High-Speed Digital Design and PCB Layout

EC ENGR 870.90

This course is for anyone who has worked with today’s ICs, high-speed designs and PCB layouts.  No advanced math is required though attendees will find it helpful to bring a scientific calculator to the course. The course is not an introductory course. It is presented at a technical level that will provide experienced designers with information to design and layout a high speed PCB.


What you can learn.

  • Learn fundamentals regarding the interaction of velocity, PCB material, capacitance, inductance, and characteristic impedance (Zo)
  • Understand rise and fall times of logic families, how to use an oscilloscope to measure ISI, jitter, eye diagrams, skin effect, SSO, SSN, and tan loss
  • Learn to design a transmission line for Zo , proper termination for minimizing reflections, and how to layout a PCT-microstrip, stripline, and differentials
  • Be able to provide bypassing between power and ground and power delivery to the high-speed IC switching logic
  • Learn to minimize crosstalk, via discontinuity and match cables/connectors for high-speed signal transmission
  • Learn to control high speed clocks and properly layout the bus structures (LVDS, multidrop, etc.)

About this course:

The speed of today’s logic devices mandates that the interconnects on PCBs must meet the high switching rise/fall times of these devices. Switching edges are in the 200ps to 300ps range and some devices have edges that have broken the 50ps barrier. This has resulted in high-speed design problems such as a lack of control over impedance and reflections; crosstalk, bypassing, and power delivery failures; time delays, false triggering and reflections; failure to meet EMI and FCC requirements. It is the edge rate, not the frequency, which exacerbates this problem. So, even if your design is for moderate frequency, the edge rates can cause these designs to reflect the high-speed effects.;Most designs today use a microprocessor and today’s micros have clock rates about 400 times higher than the original 8 and 16 bit machines. A key factor is the minimization of the semiconductor device (now at 20 nm with the FINFETS) leading to less parasitic L and C and thereby faster switching rates.
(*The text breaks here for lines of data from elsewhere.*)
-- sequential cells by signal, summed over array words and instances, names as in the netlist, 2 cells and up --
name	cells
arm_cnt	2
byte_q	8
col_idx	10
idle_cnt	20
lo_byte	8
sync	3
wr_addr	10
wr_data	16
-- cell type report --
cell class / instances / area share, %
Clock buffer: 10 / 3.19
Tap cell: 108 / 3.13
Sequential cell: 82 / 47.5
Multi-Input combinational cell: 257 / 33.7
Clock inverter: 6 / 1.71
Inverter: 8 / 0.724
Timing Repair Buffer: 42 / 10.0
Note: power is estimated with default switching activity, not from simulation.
==> src/rtl/prog_mem.sv <==
// Program word store: synchronous write, registered read. A write to the
// address being read is forwarded so the read port always sees current data.
module prog_mem
   import cpu_pkg::*;
#(
   parameter int DEPTH = 16,
   parameter int AW    = 4
) (
   input  logic              clk,
   input  logic              we,
   input  logic [AW-1:0]     waddr,
   input  logic [INST_W-1:0] wdata,
   input  logic [AW-1:0]     raddr,
   output logic [INST_W-1:0] rdata
);

   logic [INST_W-1:0] mem [DEPTH];

   always_ff @(posedge clk) begin
      if (we) begin
         mem[waddr] <= wdata;
      end
      if (we && (waddr == raddr)) begin
         rdata <= wdata;
      end else begin
         rdata <= mem[raddr];
      end
   end

endmodule

==> src/rtl/rom_sequencer.sv <==
// Writable program store plus sequencer: loads words in IDLE, then presents
// them in address order during RUN, advancing one word per inst_done.
module rom_sequencer
   import cpu_pkg::*;
#(
   parameter int DEPTH = 16,
   parameter int AW    = 4
) (
   input  logic              clk,
   input  logic              clr,
   input  logic              prog_clear,
   input  logic              prog_we,
   input  logic [INST_W-1:0] prog_data,
   input  logic              start,
   input  logic              inst_done,
   output logic [INST_W-1:0] rom_inst,
   output logic              rom_done,
   output logic [AW:0]       pc,
   output logic [AW:0]       len,
   output logic              full,
   output logic              busy
);

   localparam logic [AW:0] DEPTH_V = (AW+1)'(DEPTH);

   seq_state_t        state_reg, state_next;
   logic [AW:0]       pc_reg, pc_next;
   logic [AW:0]       len_reg, len_next;
   logic              inst_valid_reg;
   logic              mem_we;
   logic [AW-1:0]     mem_raddr;
   logic [INST_W-1:0] mem_rdata;
   logic              full_int;

   assign full_int = (len_reg == DEPTH_V);

   always_comb begin
      state_next = state_reg;
      pc_next    = pc_reg;
      len_next   = len_reg;
      mem_we     = 1'b0;
      if (state_reg == SEQ_IDLE) begin
         if (start) begin
            state_next = SEQ_RUN;
            pc_next    = '0;
         end else if (prog_clear) begin
            len_next = '0;
         end else if (prog_we && !full_int) begin
            mem_we   = 1'b1;
            len_next = len_reg + 1'b1;
         end
      end else begin
         // Restart beats everything; an exhausted program drops back to IDLE
         if (start) begin
            pc_next = '0;
         end else if (pc_reg >= len_reg) begin
            state_next = SEQ_IDLE;
         end else if (inst_done) begin
            pc_next = pc_reg + 1'b1;
            if ((pc_reg + 1'b1) == len_reg) begin
               state_next = SEQ_IDLE;
            end
         end
      end
   end

   always_ff @(posedge clk) begin
      if (clr) begin
         state_reg      <= SEQ_IDLE;
         pc_reg         <= '0;
         len_reg        <= '0;
         inst_valid_reg <= 1'b0;
      end else begin
         state_reg      <= state_next;
         pc_reg         <= pc_next;
         len_reg        <= len_next;
         inst_valid_reg <= (pc_next < len_next);
      end
   end

   // Reading at the next pc makes rom_inst track mem[pc] with no extra cycle
   assign mem_raddr = (pc_next < DEPTH_V) ? pc_next[AW-1:0] : '0;

   prog_mem #(
      .DEPTH (DEPTH),
      .AW    (AW)
   ) u_prog_mem (
      .clk   (clk),
      .we    (mem_we),
      .waddr (len_reg[AW-1:0]),
      .wdata (prog_data),
      .raddr (mem_raddr),
      .rdata (mem_rdata)
   );

   assign rom_inst = inst_valid_reg ? mem_rdata : '0;
   assign rom_done = (state_reg == SEQ_IDLE) || (pc_reg >= len_reg);
   assign pc       = pc_reg;
   assign len      = len_reg;
   assign full     = full_int;
   assign busy     = (state_reg == SEQ_RUN);

endmodule
==> config.mk <==
export PLATFORM = sky130hd
export DESIGN_NAME = rom_sequencer
export DESIGN_NICKNAME = d
export VERILOG_FILES = /design/src/rtl/cpu_pkg.sv /design/src/rtl/prog_mem.sv /design/src/rtl/rom_sequencer.sv
export SDC_FILE = /design/constraint.sdc
export NUM_CORES = 1
export LEC_CHECK = 0
export BUFFER_PORTS_ARGS = -buffer_cell sky130_fd_sc_hd__buf_2
export CAP_MARGIN = 10
export CELL_PAD_IN_SITES_DETAIL_PLACEMENT = 0
export CELL_PAD_IN_SITES_GLOBAL_PLACEMENT = 1
export CORE_UTILIZATION = 52
export CTS_CLUSTER_DIAMETER = 60
export DETAILED_ROUTE_END_ITERATION = 8
export PLACE_DENSITY = 0.88
export SLEW_MARGIN = 10
export SYNTH_ARGS = -nofsm -noshare
export SYNTH_HDL_FRONTEND = slang
export SYNTH_SLANG_ARGS = --single-unit
==> constraint.sdc <==
create_clock -name clk -period 3 [get_ports clk]
set_input_delay 0.15 -clock clk [delete_from_list [all_inputs] [get_ports clk]]
set_output_delay 0.15 -clock clk [all_outputs]
set_load 0.02 [all_outputs]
This phenomenon is also apparent in RAMs, ROMs, ASICs and Gate Arrays. This leads to PCBs requiring terminators, new CAD routing disciplines, and component additions to minimize ground bounce effects. More and more designs are requiring these faster devices to meet more demanding specifications that match or beat the competition. The course provides you with the knowledge to do it right the first time. The course provides tools for recognizing the problems with any proposed high-speed design. Design rules and design processes are taught that insure the PCB will function properly at the prototype stage. The course emphasizes cost competitive design without sacrificing high-speed integrity.